= Stored items =
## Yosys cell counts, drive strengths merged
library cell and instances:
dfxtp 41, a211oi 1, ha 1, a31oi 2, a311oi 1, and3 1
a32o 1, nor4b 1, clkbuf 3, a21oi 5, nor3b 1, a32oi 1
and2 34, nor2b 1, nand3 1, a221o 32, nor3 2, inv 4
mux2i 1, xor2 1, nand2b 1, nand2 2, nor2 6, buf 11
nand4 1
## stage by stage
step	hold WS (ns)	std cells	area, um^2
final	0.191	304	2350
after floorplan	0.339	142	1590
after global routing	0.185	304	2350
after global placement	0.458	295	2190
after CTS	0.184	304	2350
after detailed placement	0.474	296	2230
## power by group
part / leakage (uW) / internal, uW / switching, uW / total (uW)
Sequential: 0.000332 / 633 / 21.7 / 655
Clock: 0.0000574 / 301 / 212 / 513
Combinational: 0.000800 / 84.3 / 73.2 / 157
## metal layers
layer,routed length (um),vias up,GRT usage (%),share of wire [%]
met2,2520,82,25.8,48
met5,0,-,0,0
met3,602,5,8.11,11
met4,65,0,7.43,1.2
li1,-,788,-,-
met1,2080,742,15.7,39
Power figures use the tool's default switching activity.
==> src/rtl/soc_arb_pkg.sv <==
// soc_arb_pkg: shared limits and types for the peripheral bus arbiter
package soc_arb_pkg;
  localparam int ARB_MAX_REQ = 8;
  localparam int ARB_MAX_LATENCY = 8;
  typedef logic [2:0] arb_idx_t;
  typedef struct packed {
    logic     valid;
    arb_idx_t owner;
  } arb_stage_t;
endpackage

==> src/rtl/soc_rr_arbiter.sv <==
// soc_rr_arbiter: round-robin winner search, rr pointer and optional grant lock
// Lock hold is compiled in only when SOC_ARB_LOCK_EN is defined.
module soc_rr_arbiter
  import soc_arb_pkg::*;
#(
  parameter int REQ_COUNT = 2
) (
  input  logic                 clk,
  input  logic                 res_n,
  input  logic [REQ_COUNT-1:0] req,
  input  logic [REQ_COUNT-1:0] req_lock,
  output logic                 gnt_any,
  output arb_idx_t             win,
  output logic [REQ_COUNT-1:0] gnt
);
  arb_idx_t ptr_q, ptr_d;
  logic [REQ_COUNT-1:0] elig;
  logic [REQ_COUNT-1:0] rot;
  logic found;
`ifdef SOC_ARB_LOCK_EN
  logic lock_q, lock_d;
  arb_idx_t lock_idx_q;
  // A locked owner excludes everyone else, even while it is idle
  assign elig = lock_q ? req & (REQ_COUNT'(1) << lock_idx_q) : req;
  assign lock_d = |(req_lock & gnt);
  always_ff @(posedge clk or negedge res_n) begin
    if (!res_n) begin
      lock_q     <= 1'b0;
      lock_idx_q <= '0;
    end else begin
      lock_q     <= lock_d;
      lock_idx_q <= win;
    end
  end
`else
  logic unused_lock;
  assign unused_lock = ^req_lock;
  assign elig = req;
`endif
  // Rotate so bit 0 is the pointer position; the lowest set bit wins
  always_comb begin
    rot   = REQ_COUNT'({elig, elig} >> ptr_q);
    win   = '0;
    found = 1'b0;
    for (int j = REQ_COUNT - 1; j >= 0; j--) begin
      if (rot[j]) begin
        win   = arb_idx_t'((int'(ptr_q) + j >= REQ_COUNT) ? int'(ptr_q) + j - REQ_COUNT : int'(ptr_q) + j);
        found = 1'b1;
      end
    end
  end
  assign gnt_any = found & res_n;
  assign gnt     = gnt_any ? REQ_COUNT'(1) << win : '0;
  assign ptr_d   = gnt_any ? ((win == arb_idx_t'(REQ_COUNT - 1)) ? '0 : win + 1'b1) : ptr_q;
  always_ff @(posedge clk or negedge res_n) begin
    if (!res_n) ptr_q <= '0;
    else ptr_q <= ptr_d;
  end
endmodule
## src/rtl/program_sayaci_uretici.sv

```systemverilog
// rtl/program_sayaci_uretici.sv - fetch PC generator with in-order fetch queue and redirect drop counter
module program_sayaci_uretici #(
  parameter logic [31:0] BASLANGIC_PS    = 32'h4000_0000,
  parameter int          KUYRUK_DERINLIK = 4
) (
  input  logic        clk_i,
  input  logic        rst_i,
  output logic        ongoru_aktif_o,
  input  logic        ongoru_gecerli_i,
  input  logic [31:0] atlanan_ps_i,
  input  logic        dallanma_hata_i,
  input  logic [31:0] duzeltilmis_ps_i,
  input  logic        durdur_i,
  output logic        getir_istek_o,
  output logic [31:0] getir_ps_o,
  input  logic        getir_hazir_i,
  input  logic        getir_yanit_gecerli_i,
  input  logic [31:0] getir_buyruk_i,
  output logic        buyruk_gecerli_o,
  output logic [31:0] buyruk_o,
  output logic [31:0] buyruk_ps_o,
  output logic        buyruk_ongoru_o
);

  localparam int AW = (KUYRUK_DERINLIK > 1) ? $clog2(KUYRUK_DERINLIK) : 1;
  localparam int PW = AW + 1;
  localparam int DW = 8;
  localparam logic [31:0] HIZA_MASKE = 32'hFFFF_FFFC;

  // Pointers carry one extra wrap bit so full and empty are distinguishable.
  // An entry is filled exactly when it lies between bas (head) and dolum (fill).
  logic [PW-1:0] bas_q, bas_d;
  logic [PW-1:0] son_q, son_d;
  logic [PW-1:0] dolum_q, dolum_d;
  logic [DW-1:0] dusur_q, dusur_d;
  logic [31:0]   ps_q, ps_d;

  logic          gecerli_q, gecerli_d;
  logic [31:0]   buyruk_q, buyruk_d;
  logic [31:0]   buyruk_ps_q, buyruk_ps_d;
  logic          buyruk_ongoru_q, buyruk_ongoru_d;

  logic [31:0]   ps_mem     [KUYRUK_DERINLIK];
  logic          ongoru_mem [KUYRUK_DERINLIK];
  logic [31:0]   veri_mem   [KUYRUK_DERINLIK];

  logic [PW-1:0] sayi;
  logic [PW-1:0] bos_sayi;
  logic [DW-1:0] dusur_toplam;
  logic [AW-1:0] bas_idx;
  logic [AW-1:0] son_idx;
  logic [AW-1:0] dolum_idx;
  logic          kuyruk_dolu;
  logic          kabul;
  logic          yanit_al;
  logic          bas_dolu;
  logic          bas_hazir;
  logic          cek;

  assign sayi        = son_q - bas_q;
  assign bos_sayi    = son_q - dolum_q;
  assign bas_idx     = bas_q[AW-1:0];
  assign son_idx     = son_q[AW-1:0];
  assign dolum_idx   = dolum_q[AW-1:0];
  assign kuyruk_dolu = (sayi == PW'(KUYRUK_DERINLIK));

  assign getir_istek_o  = !rst_i && !dallanma_hata_i && !kuyruk_dolu;
  assign ongoru_aktif_o = getir_istek_o;
  assign getir_ps_o     = ps_q & HIZA_MASKE;
  assign kabul          = getir_istek_o && getir_hazir_i;

  assign yanit_al  = getir_yanit_gecerli_i && (dusur_q == '0) && (bos_sayi != '0) && !dallanma_hata_i;
  assign bas_dolu  = (dolum_q != bas_q);
  // A response landing on an unfilled head bypasses straight to the output register.
  assign bas_hazir = bas_dolu || yanit_al;
  assign cek       = bas_hazir && (!gecerli_q || !durdur_i) && !dallanma_hata_i;

  // Responses still in flight from an earlier flush are dropped ahead of the new ones.
  assign dusur_toplam = dusur_q + DW'(bos_sayi);

  always_comb begin
    ps_d    = ps_q;
    bas_d   = bas_q;
    son_d   = son_q;
    dolum_d = dolum_q;
    dusur_d = dusur_q;
    if (dallanma_hata_i) begin
      ps_d    = duzeltilmis_ps_i & HIZA_MASKE;
      bas_d   = '0;
      son_d   = '0;
      dolum_d = '0;
      if (getir_yanit_gecerli_i && (dusur_toplam != '0)) begin
        dusur_d = dusur_toplam - DW'(1);
      end else begin
        dusur_d = dusur_toplam;
      end
    end else begin
      if (kabul) begin
        ps_d  = ongoru_gecerli_i ? (atlanan_ps_i & HIZA_MASKE) : (ps_q + 32'd4);
        son_d = son_q + PW'(1);
      end
      if (yanit_al) begin
        dolum_d = dolum_q + PW'(1);
      end
      if (cek) begin
        bas_d = bas_q + PW'(1);
      end
      if (getir_yanit_gecerli_i && (dusur_q != '0)) begin
        dusur_d = dusur_q - DW'(1);
      end
    end
  end

  always_comb begin
    gecerli_d       = gecerli_q;
    buyruk_d        = buyruk_q;
    buyruk_ps_d     = buyruk_ps_q;
    buyruk_ongoru_d = buyruk_ongoru_q;
    if (dallanma_hata_i) begin
      gecerli_d = 1'b0;
    end else if (cek) begin
      gecerli_d       = 1'b1;
      buyruk_d        = bas_dolu ? veri_mem[bas_idx] : getir_buyruk_i;
      buyruk_ps_d     = ps_mem[bas_idx];
      buyruk_ongoru_d = ongoru_mem[bas_idx];
    end else if (!durdur_i) begin
      gecerli_d = 1'b0;
    end
  end

  always_ff @(posedge clk_i) begin
    if (rst_i) begin
      ps_q            <= BASLANGIC_PS;
      bas_q           <= '0;
      son_q           <= '0;
      dolum_q         <= '0;
      dusur_q         <= '0;
      gecerli_q       <= 1'b0;
      buyruk_q        <= '0;
      buyruk_ps_q     <= '0;
      buyruk_ongoru_q <= 1'b0;
    end else begin
      ps_q            <= ps_d;
      bas_q           <= bas_d;
      son_q           <= son_d;
      dolum_q         <= dolum_d;
      dusur_q         <= dusur_d;
      gecerli_q       <= gecerli_d;
      buyruk_q        <= buyruk_d;
      buyruk_ps_q     <= buyruk_ps_d;
      buyruk_ongoru_q <= buyruk_ongoru_d;
    end
  end

  always_ff @(posedge clk_i) begin
    if (kabul) begin
      ps_mem[son_idx]     <= getir_ps_o;
      ongoru_mem[son_idx] <= ongoru_gecerli_i;
    end
    if (yanit_al) begin
      veri_mem[dolum_idx] <= getir_buyruk_i;
    end
  end

  assign buyruk_gecerli_o = gecerli_q;
  assign buyruk_o         = buyruk_q;
  assign buyruk_ps_o      = buyruk_ps_q;
  assign buyruk_ongoru_o  = buyruk_ongoru_q;

endmodule

```
--- config.mk ---
export PLATFORM = sky130hd
export DESIGN_NAME = writeback_stage_flat
export DESIGN_NICKNAME = d
export VERILOG_FILES = /design/src/rtl/misc_v_pkg.sv /design/src/rtl/writeback_stage_if.sv /design/src/rtl/mem_wb_reg.sv /design/src/rtl/writeback_stage.sv /design/src/flat_wrapper.sv
export SDC_FILE = /design/constraint.sdc
export NUM_CORES = 1
export LEC_CHECK = 0
export BUFFER_PORTS_ARGS = -buffer_cell sky130_fd_sc_hd__buf_2
export CAP_MARGIN = 20
export CORE_MARGIN = 5
export CORE_UTILIZATION = 35
export DETAILED_ROUTE_END_ITERATION = 8
export PLACE_DENSITY = 0.67
export SLEW_MARGIN = 20
export SYNTH_ARGS = -nofsm -noshare
export SYNTH_HDL_FRONTEND = slang
export SYNTH_HIERARCHICAL = 1
export SYNTH_SLANG_ARGS = --single-unit
export TNS_END_PERCENT = 50
--- constraint.sdc ---
create_clock -name clk -period 2 [get_ports clk]
set_input_delay 0.3 -clock clk [delete_from_list [all_inputs] [get_ports clk]]
set_output_delay 0.3 -clock clk [all_outputs]
set_load 0.05 [all_outputs]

= Exercise objective =
The required output is the set of lines from the first line of the data through the line that contains "Clock: 0.0000574 / 301 / 212 / 513", transcribed exactly.

= Response =
## Yosys cell counts, drive strengths merged
library cell and instances:
dfxtp 41, a211oi 1, ha 1, a31oi 2, a311oi 1, and3 1
a32o 1, nor4b 1, clkbuf 3, a21oi 5, nor3b 1, a32oi 1
and2 34, nor2b 1, nand3 1, a221o 32, nor3 2, inv 4
mux2i 1, xor2 1, nand2b 1, nand2 2, nor2 6, buf 11
nand4 1
## stage by stage
step	hold WS (ns)	std cells	area, um^2
final	0.191	304	2350
after floorplan	0.339	142	1590
after global routing	0.185	304	2350
after global placement	0.458	295	2190
after CTS	0.184	304	2350
after detailed placement	0.474	296	2230
## power by group
part / leakage (uW) / internal, uW / switching, uW / total (uW)
Sequential: 0.000332 / 633 / 21.7 / 655
Clock: 0.0000574 / 301 / 212 / 513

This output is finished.